Menurutnya, salah satu persoalan krusial di Palmerah adalah akses menuju Stasiun Palmerah yang belum tertata dengan baik. Ia menyebutkan bahwa masih banyak warga yang terpaksa melompati pagar rel untuk mencapai stasiun.

“Di Palmerah itu orang untuk ke stasiun itu harus sebagian masih lompat pagar, persis seperti yang kemarin kita selesaikan di Cikini,” ujarnya.

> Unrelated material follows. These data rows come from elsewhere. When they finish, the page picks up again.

This is an optimization exercise on Yosys and OpenROAD, whose aim is small area, a short achievable clock period and few clock cycles per item, not a production implementation. Function was checked by simulation only, so behaviour that the tests miss may differ from the original. Power figures rest on the tool's default switching activity, not on a simulated workload.

$ cat design/flow/design.v
`default_nettype none
package wda_pkg;
  localparam int NUM_AP_DEF = 8;
  localparam int WINDOW_DEF = 8;
  localparam int VALUE_W = 32;
  localparam int FILL_W  = 4;
  localparam int REQ_W = 1 + 3 + 3 * (VALUE_W + 1) + 1;
  localparam int RSP_W = 3 * VALUE_W + FILL_W;
  localparam int NUM_EST   = 3;
  localparam int EST_IFFT  = 0;
  localparam int EST_PHASE = 1;
  localparam int EST_RTT   = 2;
  typedef enum logic {
    CMD_STORE = 1'b0,
    CMD_QUERY = 1'b1
  } cmd_t;
  typedef enum logic [2:0] {
    ST_CLEAR,
    ST_IDLE,
    ST_WALK,
    ST_PREP,
    ST_DIV,
    ST_DONE
  } state_t;
  typedef struct packed {
    cmd_t                       command;
    logic [2:0]                 ap_index;
    logic signed [VALUE_W-1:0]  ifft_value;
    logic                       ifft_valid;
    logic signed [VALUE_W-1:0]  phase_value;
    logic                       phase_valid;
    logic signed [VALUE_W-1:0]  rtt_value;
    logic                       rtt_valid;
    logic                       end_of_report;
  } req_t;
  typedef struct packed {
    logic signed [VALUE_W-1:0]  ifft_average;
    logic signed [VALUE_W-1:0]  phase_average;
    logic signed [VALUE_W-1:0]  rtt_average;
    logic [FILL_W-1:0]          fill_count;
  } rsp_t;
  typedef struct packed {
    logic                       valid;
    logic signed [VALUE_W-1:0]  value;
  } est_t;
  typedef est_t [NUM_EST-1:0] entry_t;
endpackage
`default_nettype wire
`default_nettype none
import wda_pkg::*;
module windowed_distance_averager_top #(
  parameter int NUM_AP = wda_pkg::NUM_AP_DEF,
  parameter int WINDOW = wda_pkg::WINDOW_DEF
) (
  input  logic                       clk,
  input  logic                       rst,
  input  logic                       req_valid,
  output logic                       req_stall,
  input  logic [wda_pkg::REQ_W-1:0]  req,
  output logic                       rsp_valid,
  input  logic                       rsp_stall,
  output logic [wda_pkg::RSP_W-1:0]  rsp
);
  localparam int NP    = 8;                
  localparam int NW    = 8;                
  localparam int VW    = wda_pkg::VALUE_W;
  localparam int SW    = VW + 3;           
  localparam int CW    = 4;                
  localparam int NSTEP = SW;               
  localparam int EW    = 3 * VW;           
  localparam int B1 = 13;
  localparam int B2 = 26;
  logic adv;             
  logic sk_v;            
  assign adv       = !sk_v;
  assign req_stall = sk_v;
  logic          r1_v;           
  logic          r1_q;           
  logic [NP-1:0] r1_sel;         
  logic [NP-1:0] r1_st;          
  logic          r1_rot;         
  logic [VW-1:0] nval [3];
  logic          nvld [3];
  always_ff @(posedge clk) begin
    if (rst) begin
      r1_v   <= 1'b0;
      r1_st  <= '0;
      r1_rot <= 1'b0;
    end else if (adv) begin
      r1_v   <= req_valid;
      r1_rot <= req_valid && !req[103] && req[0];
      for (int p = 0; p < NP; p++) r1_st[p] <= req_valid && !req[103] && (req[102:100] == 3'(p));
    end
    if (adv) begin
      r1_q <= req[103];
      for (int p = 0; p < NP; p++) r1_sel[p] <= (req[102:100] == 3'(p));
      nval[0] <= req[99:68];
      nvld[0] <= req[67];
      nval[1] <= req[66:35];
      nvld[1] <= req[34];
      nval[2] <= req[33:2];
      nvld[2] <= req[1];
    end
  end
  logic [NP*NW*EW-1:0] rv;
  logic [NP*NW*3-1:0]  rf;
  logic [NP*3*SW-1:0]  ssum;
  logic [NP*3*CW-1:0]  scnt;
  logic [CW-1:0]       fill;
  logic          rot;        
  logic [NP-1:0] wr;         
  assign rot = r1_rot && adv;
  always_comb begin
    for (int p = 0; p < NP; p++) wr[p] = r1_st[p] && adv;
  end
  logic [VW-1:0] oval [3];
  logic          ovld [3];
  logic [SW-1:0] osum [3];
  logic [CW-1:0] ocnt [3];
  always_comb begin
    for (int j = 0; j < 3; j++) begin
      oval[j] = '0;
      ovld[j] = 1'b0;
      osum[j] = '0;
      ocnt[j] = '0;
      for (int p = 0; p < NP; p++) begin
        oval[j] = oval[j] | ({VW{r1_sel[p]}} & rv[p*NW*EW + j*VW +: VW]);
        ovld[j] = ovld[j] | (r1_sel[p] & rf[p*NW*3 + j]);
        osum[j] = osum[j] | ({SW{r1_sel[p]}} & ssum[(p*3 + j)*SW +: SW]);
        ocnt[j] = ocnt[j] | ({CW{r1_sel[p]}} & scnt[(p*3 + j)*CW +: CW]);
      end
    end
  end
  logic          full;
  logic          sub  [3];
  logic          add  [3];
  logic [SW-1:0] opa  [3];
  logic [SW-1:0] opb  [3];
  logic [SW-1:0] csa_s [3];
  logic [SW-1:0] csa_c [3];
  logic [SW-1:0] tsum [3];
  logic [CW-1:0] tcnt [3];
  assign full = fill[3];
  always_comb begin
    for (int j = 0; j < 3; j++) begin
      sub[j]   = ovld[j] && (!r1_q || !full);
      add[j]   = nvld[j] && !r1_q;
      opa[j]   = add[j] ? {{(SW-VW){nval[j][VW-1]}}, nval[j]} : SW'(0);
      opb[j]   = sub[j] ? ~{{(SW-VW){oval[j][VW-1]}}, oval[j]} : {SW{1'b1}};
      csa_s[j] = osum[j] ^ opa[j] ^ opb[j];
      csa_c[j] = (osum[j] & opa[j]) | (osum[j] & opb[j]) | (opa[j] & opb[j]);
      tsum[j]  = csa_s[j] + {csa_c[j][SW-2:0], 1'b1};
      tcnt[j]  = ocnt[j] - CW'(sub[j]) + CW'(add[j]);
    end
  end
  logic [CW-1:0] fill_nx;
  assign fill_nx = (rot && !full) ? fill + CW'(1) : fill;
  always_ff @(posedge clk) begin
    for (int p = 0; p < NP; p++) begin
      for (int i = 0; i < NW; i++) begin
        if (i == 0) begin
          if (rot) begin
            rv[(p*NW + 0)*EW +: EW] <= rv[(p*NW + NW-1)*EW +: EW];
            rf[(p*NW + 0)*3 +: 3]   <= rf[(p*NW + NW-1)*3 +: 3];
          end else if (wr[p]) begin
            rv[(p*NW + 0)*EW +: EW] <= {nval[2], nval[1], nval[0]};
            rf[(p*NW + 0)*3 +: 3]   <= {nvld[2], nvld[1], nvld[0]};
          end
        end else if (i == 1) begin
          if (rot) begin
            if (r1_st[p]) begin
              rv[(p*NW + 1)*EW +: EW] <= {nval[2], nval[1], nval[0]};
              rf[(p*NW + 1)*3 +: 3]   <= {nvld[2], nvld[1], nvld[0]};
            end else begin
              rv[(p*NW + 1)*EW +: EW] <= rv[(p*NW + 0)*EW +: EW];
              rf[(p*NW + 1)*3 +: 3]   <= rf[(p*NW + 0)*3 +: 3];
            end
          end
        end else begin
          if (rot) begin
            rv[(p*NW + i)*EW +: EW] <= rv[(p*NW + i-1)*EW +: EW];
            rf[(p*NW + i)*3 +: 3]   <= rf[(p*NW + i-1)*3 +: 3];
          end
        end
      end
      for (int j = 0; j < 3; j++) begin
        if (wr[p]) begin
          ssum[(p*3 + j)*SW +: SW] <= tsum[j];
          scnt[(p*3 + j)*CW +: CW] <= tcnt[j];
        end
      end
    end
    if (rot) fill <= fill_nx;
    if (rst) begin
      rf   <= '0;
      ssum <= '0;
      scnt <= '0;
      fill <= '0;
    end
  end
  logic          q2_v;
  logic          q2_q;
  logic [CW-1:0] q2_f;
  logic [SW-1:0] q2_t [3];
  logic [CW-1:0] q2_c [3];
  always_ff @(posedge clk) begin
    if (rst) q2_v <= 1'b0;
    else if (adv) q2_v <= r1_v;
    if (adv) begin
      q2_q <= r1_q;
      q2_f <= fill_nx;
      for (int j = 0; j < 3; j++) begin
        q2_t[j] <= tsum[j];
        q2_c[j] <= tcnt[j];
      end
    end
  end
  logic [SW-1:0] wx [3][3];
  logic [2:0]    w3 [3][3];
  logic [4:0]    w5 [3][3];
  logic [6:0]    w7 [3][3];
  logic [3:0]    ws [3][3];
  logic          wn [3][3];
  logic          wl [3][3];
  logic          wz [3][3];
  logic          dv [3];
  logic          dq [3];
  logic [CW-1:0] df [3];
  logic [SW-1:0] m0 [3];
  always_comb begin
    dv[0] = q2_v;
    dq[0] = q2_q;
    df[0] = q2_f;
    for (int j = 0; j < 3; j++) begin
      wn[0][j] = q2_t[j][SW-1];
      m0[j]    = q2_t[j] ^ {SW{q2_t[j][SW-1]}};
      wz[0][j] = (q2_c[j] == 4'd0);
      w3[0][j] = 3'b001;
      w5[0][j] = 5'b00001;
      w7[0][j] = 7'b0000001;
      case (q2_c[j])
        4'd2: begin wx[0][j] = m0[j] >> 1; ws[0][j] = 4'b0001; wl[0][j] = m0[j][0];         end
        4'd3: begin wx[0][j] = m0[j];      ws[0][j] = 4'b0010; wl[0][j] = 1'b1;             end
        4'd4: begin wx[0][j] = m0[j] >> 2; ws[0][j] = 4'b0001; wl[0][j] = &m0[j][1:0];      end
        4'd5: begin wx[0][j] = m0[j];      ws[0][j] = 4'b0100; wl[0][j] = 1'b1;             end
        4'd6: begin wx[0][j] = m0[j] >> 1; ws[0][j] = 4'b0010; wl[0][j] = m0[j][0];         end
        4'd7: begin wx[0][j] = m0[j];      ws[0][j] = 4'b1000; wl[0][j] = 1'b1;             end
        4'd8: begin wx[0][j] = m0[j] >> 3; ws[0][j] = 4'b0001; wl[0][j] = &m0[j][2:0];      end
        default: begin wx[0][j] = m0[j];   ws[0][j] = 4'b0001; wl[0][j] = 1'b1;             end
      endcase
    end
  end
  function automatic int step_lo(input int d);
    step_lo = (d == 0) ? 0 : (d == 1) ? B1 : B2;
  endfunction
  function automatic int step_hi(input int d);
    step_hi = (d == 0) ? B1 : (d == 1) ? B2 : NSTEP;
  endfunction
  logic [SW-1:0] ex [3][3];
  logic [2:0]    e3 [3][3];
  logic [4:0]    e5 [3][3];
  logic [6:0]    e7 [3][3];
  logic          b, q3, q5, q7;
  logic [2:0]    t3;
  logic [4:0]    t5;
  logic [6:0]    t7;
  always_comb begin
    b  = 1'b0;
    q3 = 1'b0;
    q5 = 1'b0;
    q7 = 1'b0;
    t3 = '0;
    t5 = '0;
    t7 = '0;
    for (int d = 0; d < 3; d++) begin
      for (int j = 0; j < 3; j++) begin
        ex[d][j] = wx[d][j];
        e3[d][j] = w3[d][j];
        e5[d][j] = w5[d][j];
        e7[d][j] = w7[d][j];
        for (int k = step_lo(d); k < step_hi(d); k++) begin
          b  = ex[d][j][SW-1];
          q3 = e3[d][j][2] | (b & e3[d][j][1]);
          q5 = e5[d][j][4] | e5[d][j][3] | (b & e5[d][j][2]);
          q7 = e7[d][j][6] | e7[d][j][5] | e7[d][j][4] | (b & e7[d][j][3]);
          for (int v = 0; v < 3; v++)
            t3[v] = b ? e3[d][j][((v + 2) * 2) % 3] : e3[d][j][(v * 2) % 3];
          for (int v = 0; v < 5; v++)
            t5[v] = b ? e5[d][j][((v + 4) * 3) % 5] : e5[d][j][(v * 3) % 5];
          for (int v = 0; v < 7; v++)
            t7[v] = b ? e7[d][j][((v + 6) * 4) % 7] : e7[d][j][(v * 4) % 7];
          e3[d][j] = t3;
          e5[d][j] = t5;
          e7[d][j] = t7;
          ex[d][j] = {ex[d][j][SW-2:0],
                      (ws[d][j][0] & b) | (ws[d][j][1] & q3) | (ws[d][j][2] & q5) | (ws[d][j][3] & q7)};
        end
      end
    end
  end
  genvar gd;
  generate
    for (gd = 1; gd < 3; gd++) begin : g_div
      always_ff @(posedge clk) begin
        if (rst) dv[gd] <= 1'b0;
        else if (adv) dv[gd] <= dv[gd-1];
        if (adv) begin
          dq[gd] <= dq[gd-1];
          df[gd] <= df[gd-1];
          for (int j = 0; j < 3; j++) begin
            wx[gd][j] <= ex[gd-1][j];
            w3[gd][j] <= e3[gd-1][j];
            w5[gd][j] <= e5[gd-1][j];
            w7[gd][j] <= e7[gd-1][j];
            ws[gd][j] <= ws[gd-1][j];
            wn[gd][j] <= wn[gd-1][j];
            wl[gd][j] <= wl[gd-1][j];
            wz[gd][j] <= wz[gd-1][j];
          end
        end
      end
    end
  endgenerate
  logic [VW-1:0]             qv  [3];
  logic                      hit [3];
  logic [VW-1:0]             avg [3];
  logic [wda_pkg::RSP_W-1:0] fin;
  always_comb begin
    for (int j = 0; j < 3; j++) begin
      qv[j]  = ex[2][j][VW-1:0];
      hit[j] = wl[2][j] & (ws[2][j][0] | (ws[2][j][1] & e3[2][j][2]) |
                           (ws[2][j][2] & e5[2][j][4]) | (ws[2][j][3] & e7[2][j][6]));
      if (!dq[2] || wz[2][j]) avg[j] = '0;
      else if (!wn[2][j]) avg[j] = qv[j];
      else if (hit[j]) avg[j] = ~qv[j];
      else avg[j] = ~qv[j] + VW'(1);
    end
    fin = {avg[0], avg[1], avg[2], df[2]};
  end
  logic                      take;
  logic [wda_pkg::RSP_W-1:0] sk;
  assign take = rsp_valid && !rsp_stall;
  always_ff @(posedge clk) begin
    if (rst) begin
      rsp_valid <= 1'b0;
      sk_v      <= 1'b0;
    end else if (sk_v) begin
      if (take) sk_v <= 1'b0;
    end else if (dv[2]) begin
      if (rsp_valid && !take) sk_v <= 1'b1;
      rsp_valid <= 1'b1;
    end else if (take) begin
      rsp_valid <= 1'b0;
    end
    if (sk_v) begin
      if (take) rsp <= sk;
    end else if (dv[2]) begin
      if (rsp_valid && !take) sk <= fin;
      else rsp <= fin;
    end
  end
endmodule
`default_nettype wire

Koordinasi dengan PT KAI dan Contoh Cikini

Untuk mengatasi masalah ini, Pramono telah meminta Dinas Perhubungan DKI Jakarta untuk segera berkoordinasi dengan PT KAI. Hal ini penting mengingat pengelolaan stasiun berada di bawah kewenangan PT KAI.

Advertisement

Pramono mencontohkan keberhasilan penataan di kawasan Cikini yang melibatkan pembangunan pelican crossing. Fasilitas tersebut terbukti efektif dalam memudahkan penyeberang jalan dan menyelesaikan persoalan di area tersebut. “Karena harus bekerja sama dengan KAI. Yang memiliki stasiun itu kan KAI. Apa yang kami lakukan di Cikini, kemudian dibangun pelican crossing, itu menyelesaikan persoalan yang ada di Cikini,” jelasnya.

Optimisme Penataan Menyeluruh

Gubernur DKI Jakarta memastikan bahwa konsep penataan serupa akan diterapkan di Palmerah. Dengan akses yang lebih tertata, ia optimistis angkutan kota tidak lagi ngetem sembarangan dan pedagang dapat ditata lebih rapi.

“Untuk Palmerah akan kami lakukan yang sama, termasuk pedagang nantinya kalau itu sudah bisa dilakukan, maka orang tidak bisa, terutama angkot dan sebagainya, ngetem sembarangan,” imbuhnya.

Informasi mengenai rencana penataan ini disampaikan Gubernur DKI Jakarta Pramono Anung dalam keterangannya di Balai Kota pada Senin, 23 Februari 2026.